Apparently the correct answer is 1/15. Though my answer is 1/18:
So you can roll either a $(1,3)$ or a $(3,1)$. So then I do $\left(\frac{1}{6}\cdot\frac{1}{6}\right)$ + $\left(\frac{1}{6}\cdot\frac{1}{6}\right)$ = $\frac{1}{18}$
On
You are given that the numbers on the dice are different, so there are only $30$ throws. We delete the $6$ doubles from the usual $36$. There are two successes, so the chance is $\frac 2{30}=\frac 1{15}$
On
Another way to see this: suppose the 2 dice are thrown one after the other.
You're correct that your need either $(3,1)$ or $(1,3)$.
But the probability of each of these rolls is not $\frac{1}{6}\times\frac{1}{6}$. In fact, since you can't have pairs, the first die can take 6 values, but the second one can only take five (all values, except the one of the first die).
So the probability of getting a "correct" roll is $$p(3,1)+p(1,3)=(\frac{1}{6}\times\frac{1}{5})+(\frac{1}{6}\times\frac{1}{5})=\frac{2}{30} = \frac{1}{15}$$
One way to approach this problem is to count (as you did) the total number of rolls that could give you 4, and then divide by the total number of possible rolls where no two dice are the same.
As you mentioned the number of rolls that give you $4$ is $2$, i.e. $(3,1)$ and $(1,3)$.

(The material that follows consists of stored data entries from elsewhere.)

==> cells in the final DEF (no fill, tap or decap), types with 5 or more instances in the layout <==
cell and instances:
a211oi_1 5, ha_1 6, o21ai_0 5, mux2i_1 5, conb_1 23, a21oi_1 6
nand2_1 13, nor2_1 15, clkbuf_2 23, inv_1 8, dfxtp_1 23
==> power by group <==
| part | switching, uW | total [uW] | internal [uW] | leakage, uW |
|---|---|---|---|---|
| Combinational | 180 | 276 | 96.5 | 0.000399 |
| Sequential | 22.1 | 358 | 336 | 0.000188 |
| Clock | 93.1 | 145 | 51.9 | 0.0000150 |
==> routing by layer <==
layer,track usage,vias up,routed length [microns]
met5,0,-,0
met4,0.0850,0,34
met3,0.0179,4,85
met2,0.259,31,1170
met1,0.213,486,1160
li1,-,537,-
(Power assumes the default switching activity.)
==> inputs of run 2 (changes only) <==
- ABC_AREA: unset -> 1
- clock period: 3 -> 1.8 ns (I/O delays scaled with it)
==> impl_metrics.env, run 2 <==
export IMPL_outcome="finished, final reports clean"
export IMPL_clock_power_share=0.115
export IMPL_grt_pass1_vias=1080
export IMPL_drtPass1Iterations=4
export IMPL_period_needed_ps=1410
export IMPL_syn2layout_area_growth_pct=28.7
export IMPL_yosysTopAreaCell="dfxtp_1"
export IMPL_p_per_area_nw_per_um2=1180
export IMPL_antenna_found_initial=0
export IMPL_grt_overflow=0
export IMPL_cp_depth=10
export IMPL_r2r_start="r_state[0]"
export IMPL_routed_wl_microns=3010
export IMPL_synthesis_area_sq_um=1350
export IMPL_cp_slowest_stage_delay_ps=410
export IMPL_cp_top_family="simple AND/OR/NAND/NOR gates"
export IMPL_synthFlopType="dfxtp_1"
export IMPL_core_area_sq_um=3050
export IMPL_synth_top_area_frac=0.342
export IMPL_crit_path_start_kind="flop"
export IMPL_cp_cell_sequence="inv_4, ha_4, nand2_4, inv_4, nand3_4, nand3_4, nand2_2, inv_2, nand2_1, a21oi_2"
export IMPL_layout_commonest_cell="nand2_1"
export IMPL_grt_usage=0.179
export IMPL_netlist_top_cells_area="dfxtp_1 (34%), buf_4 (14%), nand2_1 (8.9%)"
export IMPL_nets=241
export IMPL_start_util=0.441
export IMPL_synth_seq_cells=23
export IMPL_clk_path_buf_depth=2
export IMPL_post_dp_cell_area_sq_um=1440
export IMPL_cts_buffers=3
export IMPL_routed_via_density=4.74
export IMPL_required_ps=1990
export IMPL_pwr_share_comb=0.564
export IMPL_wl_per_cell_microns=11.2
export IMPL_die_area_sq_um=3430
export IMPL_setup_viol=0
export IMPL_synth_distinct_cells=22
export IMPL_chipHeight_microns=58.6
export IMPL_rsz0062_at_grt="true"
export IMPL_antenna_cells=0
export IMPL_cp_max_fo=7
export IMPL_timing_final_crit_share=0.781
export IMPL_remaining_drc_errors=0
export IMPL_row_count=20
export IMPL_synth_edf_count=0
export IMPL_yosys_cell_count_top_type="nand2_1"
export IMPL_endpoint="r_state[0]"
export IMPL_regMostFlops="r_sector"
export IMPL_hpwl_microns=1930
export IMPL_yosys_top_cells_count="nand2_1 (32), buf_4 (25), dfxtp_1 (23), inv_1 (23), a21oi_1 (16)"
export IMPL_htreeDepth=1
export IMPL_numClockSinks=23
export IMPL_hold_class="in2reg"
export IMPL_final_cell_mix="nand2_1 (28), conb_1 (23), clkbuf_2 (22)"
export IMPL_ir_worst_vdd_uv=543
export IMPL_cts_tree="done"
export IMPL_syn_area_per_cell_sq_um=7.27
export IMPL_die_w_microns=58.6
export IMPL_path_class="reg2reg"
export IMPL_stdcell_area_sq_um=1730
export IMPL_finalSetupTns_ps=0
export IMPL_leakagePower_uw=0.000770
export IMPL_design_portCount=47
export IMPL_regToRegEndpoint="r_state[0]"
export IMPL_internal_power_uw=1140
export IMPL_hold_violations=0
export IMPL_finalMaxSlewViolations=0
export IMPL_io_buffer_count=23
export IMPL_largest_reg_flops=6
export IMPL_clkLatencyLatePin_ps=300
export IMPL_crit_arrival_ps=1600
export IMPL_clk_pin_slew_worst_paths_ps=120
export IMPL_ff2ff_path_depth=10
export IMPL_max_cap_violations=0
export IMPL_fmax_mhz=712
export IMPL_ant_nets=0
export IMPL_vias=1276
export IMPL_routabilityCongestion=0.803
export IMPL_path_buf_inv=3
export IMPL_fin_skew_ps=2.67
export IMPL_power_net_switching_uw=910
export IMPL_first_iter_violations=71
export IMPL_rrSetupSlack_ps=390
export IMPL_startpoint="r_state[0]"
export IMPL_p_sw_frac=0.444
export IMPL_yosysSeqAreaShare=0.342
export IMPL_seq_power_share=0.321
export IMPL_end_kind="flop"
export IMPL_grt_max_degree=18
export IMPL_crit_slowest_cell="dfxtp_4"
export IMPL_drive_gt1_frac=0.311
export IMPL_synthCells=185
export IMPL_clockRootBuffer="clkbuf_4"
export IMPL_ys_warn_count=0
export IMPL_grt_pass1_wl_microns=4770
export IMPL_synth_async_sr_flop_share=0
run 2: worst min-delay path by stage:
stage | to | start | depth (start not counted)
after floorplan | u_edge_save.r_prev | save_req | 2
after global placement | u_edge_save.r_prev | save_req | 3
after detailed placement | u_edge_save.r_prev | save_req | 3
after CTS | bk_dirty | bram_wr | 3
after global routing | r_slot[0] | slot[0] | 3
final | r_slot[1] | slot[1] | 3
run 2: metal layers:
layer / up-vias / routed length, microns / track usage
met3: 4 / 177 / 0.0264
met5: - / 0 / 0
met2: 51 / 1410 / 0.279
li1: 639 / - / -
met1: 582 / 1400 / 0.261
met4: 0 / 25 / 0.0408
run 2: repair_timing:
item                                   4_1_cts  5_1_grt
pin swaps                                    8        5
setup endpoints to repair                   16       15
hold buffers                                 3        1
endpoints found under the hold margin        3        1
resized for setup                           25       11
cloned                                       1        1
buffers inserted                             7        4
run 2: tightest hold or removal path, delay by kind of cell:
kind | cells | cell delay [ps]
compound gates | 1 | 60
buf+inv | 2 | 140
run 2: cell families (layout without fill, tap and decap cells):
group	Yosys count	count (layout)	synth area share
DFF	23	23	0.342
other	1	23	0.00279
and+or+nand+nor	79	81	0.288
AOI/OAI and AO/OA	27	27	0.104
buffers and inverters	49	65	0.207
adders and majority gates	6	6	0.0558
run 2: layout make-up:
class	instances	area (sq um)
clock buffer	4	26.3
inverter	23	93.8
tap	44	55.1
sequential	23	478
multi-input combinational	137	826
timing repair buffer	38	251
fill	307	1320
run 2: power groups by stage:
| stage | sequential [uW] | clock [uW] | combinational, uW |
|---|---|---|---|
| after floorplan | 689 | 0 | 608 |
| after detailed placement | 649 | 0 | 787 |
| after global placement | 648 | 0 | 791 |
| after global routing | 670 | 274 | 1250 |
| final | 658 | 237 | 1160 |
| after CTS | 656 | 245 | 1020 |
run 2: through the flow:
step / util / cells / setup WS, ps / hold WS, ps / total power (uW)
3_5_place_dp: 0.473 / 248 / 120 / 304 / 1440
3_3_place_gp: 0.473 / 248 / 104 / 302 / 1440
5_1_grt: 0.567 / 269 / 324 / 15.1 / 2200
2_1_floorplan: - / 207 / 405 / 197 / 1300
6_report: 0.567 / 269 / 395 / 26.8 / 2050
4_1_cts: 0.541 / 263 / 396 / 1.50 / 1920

However, I think why you're getting $\frac{1}{18}$ is because you then divide by all possible rolls that could occur which is $36$, so you get $\frac{2}{36}$. Instead, you have to divide by all allowable rolls, i.e. rolls that do not have two of the same number. There are $30$ such rolls. To see this you remove all the pairs $(1,1),(2,2),$ etc. from the $36$ total rolls.
This gives you the probability you're looking for:
$\frac{2}{30} = \frac{1}{15}$
In general, to think of such probability problems you count the amount of what you're looking for and divide by all allowable outcomes you choose from.